Intrinsic Langevin dynamics of rigid inclusions on curved surfaces
Balázs Németh, Ronojoy Adhikari
TL;DR
This work develops intrinsic Langevin dynamics for rigid inclusions constrained to curved surfaces by employing Cartan's moving frames to construct a coordinate-invariant Hamiltonian formalism. It derives phase-space stochastic equations, the corresponding geometric Fokker-Planck equation, and a careful Smoluchowski limit via adiabatic elimination of momenta, including curvature-induced coupling between translation and rotation and non-conservative (active) forces. The framework is specialized to the sphere, yielding explicit local-coordinate SDEs, Fokker-Planck, and Smoluchowski equations, and it extends naturally to multiple inclusions and active Brownian motion on curved manifolds. The results enable accurate, intrinsic Brownian dynamics simulations on curved surfaces and offer a pathway to study collective and active phenomena on membranes and interfaces with geometric fidelity.
Abstract
The stochastic dynamics of a rigid inclusion constrained to move on a curved surface has many applications in biological and soft matter physics, ranging from the diffusion of passive or active membrane proteins to the motion of phoretic particles on liquid-liquid interfaces. Here we construct intrinsic Langevin equations for an oriented rigid inclusion on a curved surface using Cartan's method of moving frames. We first derive the Hamiltonian equations of motion for the translational and rotational momenta in the body frame. Surprisingly, surface curvature couples the linear and angular momenta of the inclusion. We then add to the Hamiltonian equations linear friction, white noise and arbitrary configuration-dependent forces and torques to obtain intrinsic Langevin equations of motion in phase space. We provide the integrability conditions, made non-trivial by surface curvature, for the forces and torques to admit a potential, thus distinguishing between passive and active stochastic motion. We derive the corresponding Fokker-Planck equation in geometric form and obtain fluctuation-dissipation relations that ensure Gibbsian equilibrium.
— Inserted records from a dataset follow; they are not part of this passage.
Source: an optimization exercise on an open RTL-to-GDS flow (aim: small area and a short achievable clock period). Production flows keep margins and buffers that such runs may drop.
At most, simulation tests tie the RTL to the original design; equivalence was not proved.
No activity file was given, so power comes from the tool's default toggle rates. The clock port is modelled as an ideal driver; clocking choices that lean on that would not hold on a real chip.

Design mips_trace_capture, start of the top module:
module mips_trace_capture #(
    parameter int unsigned DATA_W = 32,
    parameter int unsigned NUM_CH = 4,
    parameter int unsigned DEPTH  = 16,
    parameter int unsigned CNT_W  = 16
) (
    input  logic                       CLK,
    input  logic                       RESET,
    input  logic                       EN,
    input  logic                       CLEAR,
    input  logic [1:0]                 MODE,
    input  logic [CNT_W-1:0]           INTERVAL,
    input  logic [CNT_W-1:0]           STEP,
    input  logic [NUM_CH*DATA_W-1:0]   CH_IN,
    output logic                       RD_VALID,
    input  logic                       RD_READY,
    output logic [NUM_CH*DATA_W-1:0]   RD_DATA,
    output logic [CNT_W-1:0]           RD_TIME,
    output logic [$clog2(DEPTH):0]     COUNT,
    output logic                       OVERFLOW,
    output logic                       DONE
);
    localparam int unsigned REC_W = mips_trace_pkg::rec_width(NUM_CH, DATA_W, CNT_W);
    localparam int unsigned CH_W  = NUM_CH * DATA_W;
    logic [CNT_W-1:0]   ts_q;
    logic [CNT_W-1:0]   wt_q, wt_d;
    logic [CNT_W-1:0]   gap_q, gap_d;
    logic [CNT_W-1:0]   interval_eff;
    logic [CNT_W-1:0]   next_gap;
    logic [CNT_W:0]     gap_sum;
    logic [CNT_W-1:0]   gap_grow;
    logic [DATA_W-1:0]  prev0_q;
    logic               done_q, done_d;
    logic               ovf_q, ovf_d;
    logic               sample;
    logic               fifo_full;
    logic               fifo_valid;
    logic               wt_one;
    logic [REC_W-1:0]   rd_rec;
    assign interval_eff = (INTERVAL == '0) ? CNT_W'(1) : INTERVAL;
    assign gap_sum      = {1'b0, gap_q} + {1'b0, STEP};
    assign gap_grow     = gap_sum[CNT_W] ? '1 : gap_sum[CNT_W-1:0];
    assign wt_one       = (wt_q == CNT_W'(1));
    always_comb begin
        sample   = 1'b0;
        wt_d     = wt_q;
        gap_d    = gap_q;
        done_d   = done_q;
        next_gap = (MODE == 2'd1) ? gap_grow : gap_q;
        if (CLEAR || !EN) begin
            wt_d   = interval_eff;
            gap_d  = interval_eff;
            done_d = 1'b0;
        end else if (MODE == 2'd2) begin
            sample = (CH_IN[DATA_W-1:0] != prev0_q);
        end else if (wt_one) begin
            gap_d  = next_gap;
  ...
For scale: roughly 2400 flip-flops, roughly 88000 um2 of cells after synthesis.
clock: 5.5 ns
lec_check: 0
cap_margin: 20
core_margin: 2
core_utilization: 60
cts_buf_list: sky130_fd_sc_hd__clkbuf_8
setup_slack_margin: 2.8
slew_margin: 20
run.sh (not shown) runs the stock make flow with config.mk's settings and CLKGATE_MAP_FILE= SYNTH_SCRIPT=/design/flow/synth_recipe.tcl, a recipe that flattens the netlist after the stock synthesis.
==> next run, changes <==
- CORE_UTILIZATION: 60 -> 40
- CTS_BUF_LIST: sky130_fd_sc_hd__clkbuf_8 -> default
After rerunning: Wire length came out higher by 9.4%; setup slack gets worse by 0.023 ns; register-to-register slack is about the same.
No run of this note included a check of the RTL's function; only the layout flow was run.


mips_trace_capture, a different RTL version from the one above (not shown whole).
Size: about 5100 cells after synthesis, about 2400 flip-flops, roughly 320 I/O pins.
clock: 5.5 ns
lec_check: 0
cap_margin: 20
core_margin: 2
core_utilization: 65
cts_cluster_diameter: 80
cts_cluster_size: 30
setup_slack_margin: 2.9
slew_margin: 20
==> next run, changes <==
Settings changed: CORE_UTILIZATION 65 to 40, CTS_CLUSTER_DIAMETER 80 to default, CTS_CLUSTER_SIZE 30 to default.
Effect: The changed run produced a clean layout; clock-buffer cell count is higher by 160; global-route usage drops by 11 points; cell area rose by 5.8%; synthesized area is unchanged; via count came out higher by about 0.7%; sequential share of layout area came out lower by 3.9 points; routed wire length rose by about 11%; fmax goes down by about 1.4%; clock power grows by about 70%.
We extract the overdamped equations of motion by adiabatically eliminating the momenta from the Fokker-Planck equation, showing how a peculiar cancellation leads to the naively expected Smoluchowski limit. The overdamped equations can be used for accurate and efficient intrinsic Brownian dynamics simulations of passive, driven and active diffusion processes on curved surfaces. Our work generalises to the collective dynamics of many inclusions on curved surfaces.